The smart necklace can recognize the silence command
But those technologies require audible voices. What if a person is unable to speak or if the voice being raised in a particular setting is not appropriate?
Cheng Zhang, assistant professor of information science at the Cornell Ann S. Bowers College of Computer and Information Science, and doctoral student Ruidong Zhang have the answers: SpeeChin, a speech recognition device. silent (SSR) can identify silent commands using images of neck and facial skin deformities using a neck-mounted infrared (IR) camera.
The technology is detailed in “SpeeChin: A smart necklace for silent speech recognition”, published December 31 in the Computing Society’s Proceedings of Interactive Technology. , Mobile, Wearable and Popular.
Ruidong Zhang will also present the paper in October at the Ubiquitous Computing conference (UbiComp 2022).

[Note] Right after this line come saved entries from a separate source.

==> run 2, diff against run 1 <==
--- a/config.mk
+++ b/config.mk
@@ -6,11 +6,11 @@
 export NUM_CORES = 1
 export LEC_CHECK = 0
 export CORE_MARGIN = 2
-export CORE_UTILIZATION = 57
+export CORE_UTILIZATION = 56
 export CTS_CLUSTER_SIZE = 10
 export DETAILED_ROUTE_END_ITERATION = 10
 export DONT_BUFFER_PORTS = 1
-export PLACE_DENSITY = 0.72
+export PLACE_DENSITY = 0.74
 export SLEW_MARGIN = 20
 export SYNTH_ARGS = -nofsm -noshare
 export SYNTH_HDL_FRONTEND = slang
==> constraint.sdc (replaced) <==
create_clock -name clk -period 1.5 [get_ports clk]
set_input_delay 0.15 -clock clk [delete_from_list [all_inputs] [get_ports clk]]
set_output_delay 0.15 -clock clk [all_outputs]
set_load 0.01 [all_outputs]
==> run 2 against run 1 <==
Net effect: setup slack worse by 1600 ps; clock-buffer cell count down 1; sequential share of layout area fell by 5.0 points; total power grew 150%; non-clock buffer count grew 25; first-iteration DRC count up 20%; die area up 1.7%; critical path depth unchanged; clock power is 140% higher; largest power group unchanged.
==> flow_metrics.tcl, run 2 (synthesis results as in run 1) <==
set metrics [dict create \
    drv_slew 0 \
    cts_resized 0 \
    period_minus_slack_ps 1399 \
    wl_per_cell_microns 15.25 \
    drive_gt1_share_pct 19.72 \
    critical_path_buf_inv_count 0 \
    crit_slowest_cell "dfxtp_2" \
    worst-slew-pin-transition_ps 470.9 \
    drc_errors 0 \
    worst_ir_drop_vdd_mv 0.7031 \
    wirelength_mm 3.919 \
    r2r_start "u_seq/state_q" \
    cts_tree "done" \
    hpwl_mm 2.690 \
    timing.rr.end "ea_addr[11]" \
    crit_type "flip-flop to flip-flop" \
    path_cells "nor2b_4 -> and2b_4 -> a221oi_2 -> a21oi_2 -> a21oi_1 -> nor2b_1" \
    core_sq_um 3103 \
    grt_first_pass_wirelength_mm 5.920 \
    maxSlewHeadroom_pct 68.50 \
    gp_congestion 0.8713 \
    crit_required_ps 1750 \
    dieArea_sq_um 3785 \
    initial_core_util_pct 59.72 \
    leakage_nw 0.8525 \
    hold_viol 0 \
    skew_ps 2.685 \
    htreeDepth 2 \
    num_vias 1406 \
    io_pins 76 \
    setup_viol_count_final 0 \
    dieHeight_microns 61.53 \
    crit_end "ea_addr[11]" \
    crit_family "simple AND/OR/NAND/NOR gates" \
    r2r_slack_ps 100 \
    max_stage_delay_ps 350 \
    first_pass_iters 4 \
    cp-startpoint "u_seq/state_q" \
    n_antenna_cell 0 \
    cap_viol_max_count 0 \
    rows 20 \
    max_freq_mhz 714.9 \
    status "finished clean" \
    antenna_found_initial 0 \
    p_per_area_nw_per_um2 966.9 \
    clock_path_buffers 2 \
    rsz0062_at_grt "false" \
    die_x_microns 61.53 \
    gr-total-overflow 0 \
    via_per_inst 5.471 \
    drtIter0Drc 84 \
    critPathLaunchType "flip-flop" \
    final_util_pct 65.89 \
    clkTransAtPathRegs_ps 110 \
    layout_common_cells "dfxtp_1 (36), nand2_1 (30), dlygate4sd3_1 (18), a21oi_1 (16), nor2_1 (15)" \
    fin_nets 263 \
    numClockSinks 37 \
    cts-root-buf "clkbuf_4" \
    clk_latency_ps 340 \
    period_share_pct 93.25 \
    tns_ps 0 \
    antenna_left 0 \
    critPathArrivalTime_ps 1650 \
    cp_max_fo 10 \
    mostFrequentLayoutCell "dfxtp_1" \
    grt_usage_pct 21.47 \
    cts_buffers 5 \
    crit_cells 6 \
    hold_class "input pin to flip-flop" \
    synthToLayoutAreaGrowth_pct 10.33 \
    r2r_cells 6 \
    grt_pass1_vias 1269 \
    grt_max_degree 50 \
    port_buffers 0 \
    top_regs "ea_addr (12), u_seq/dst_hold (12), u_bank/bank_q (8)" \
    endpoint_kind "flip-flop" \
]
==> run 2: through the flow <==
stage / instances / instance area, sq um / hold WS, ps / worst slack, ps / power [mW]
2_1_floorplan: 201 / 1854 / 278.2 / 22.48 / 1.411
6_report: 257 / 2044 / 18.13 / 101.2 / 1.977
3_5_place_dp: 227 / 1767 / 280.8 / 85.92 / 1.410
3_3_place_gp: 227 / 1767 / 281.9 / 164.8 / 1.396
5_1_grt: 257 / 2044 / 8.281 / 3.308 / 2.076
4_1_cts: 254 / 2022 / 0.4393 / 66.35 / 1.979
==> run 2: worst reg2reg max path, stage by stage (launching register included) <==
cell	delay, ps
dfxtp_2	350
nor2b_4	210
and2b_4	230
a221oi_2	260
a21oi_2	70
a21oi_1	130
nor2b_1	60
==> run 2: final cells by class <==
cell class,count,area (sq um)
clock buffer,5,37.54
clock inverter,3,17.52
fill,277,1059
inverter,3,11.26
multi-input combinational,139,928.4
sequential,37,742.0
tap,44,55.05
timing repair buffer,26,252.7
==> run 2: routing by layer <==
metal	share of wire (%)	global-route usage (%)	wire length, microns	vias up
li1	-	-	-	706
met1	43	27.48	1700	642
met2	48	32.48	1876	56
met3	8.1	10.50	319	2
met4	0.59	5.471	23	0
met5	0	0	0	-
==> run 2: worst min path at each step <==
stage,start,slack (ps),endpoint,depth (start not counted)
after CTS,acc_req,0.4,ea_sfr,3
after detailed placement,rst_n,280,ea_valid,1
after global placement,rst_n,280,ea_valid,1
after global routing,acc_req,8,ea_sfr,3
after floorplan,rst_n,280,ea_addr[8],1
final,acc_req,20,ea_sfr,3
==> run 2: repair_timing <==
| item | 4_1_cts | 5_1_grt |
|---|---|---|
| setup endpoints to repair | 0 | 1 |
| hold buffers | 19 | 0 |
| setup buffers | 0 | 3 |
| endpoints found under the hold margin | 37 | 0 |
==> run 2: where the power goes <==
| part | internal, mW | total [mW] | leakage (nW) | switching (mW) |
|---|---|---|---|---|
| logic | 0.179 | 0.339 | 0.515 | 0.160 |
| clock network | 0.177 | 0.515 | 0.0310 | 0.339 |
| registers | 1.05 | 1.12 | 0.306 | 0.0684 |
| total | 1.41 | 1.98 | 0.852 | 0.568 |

“There are two questions: First, why a necklace? And second, why silence?” Zhang said. “We feel like necklaces are a form factor that people are used to, as opposed to on-ear wearables, which may not be as comfortable. As for silent voices, people might think, ‘I’ve got a voice recognition device on my phone.’ But you need pronunciation for those people, and that may not always be socially appropriate, or the person may not be able to pronounce the words.
“The device is capable of learning a person’s voice patterns, even when speaking silently,” he said.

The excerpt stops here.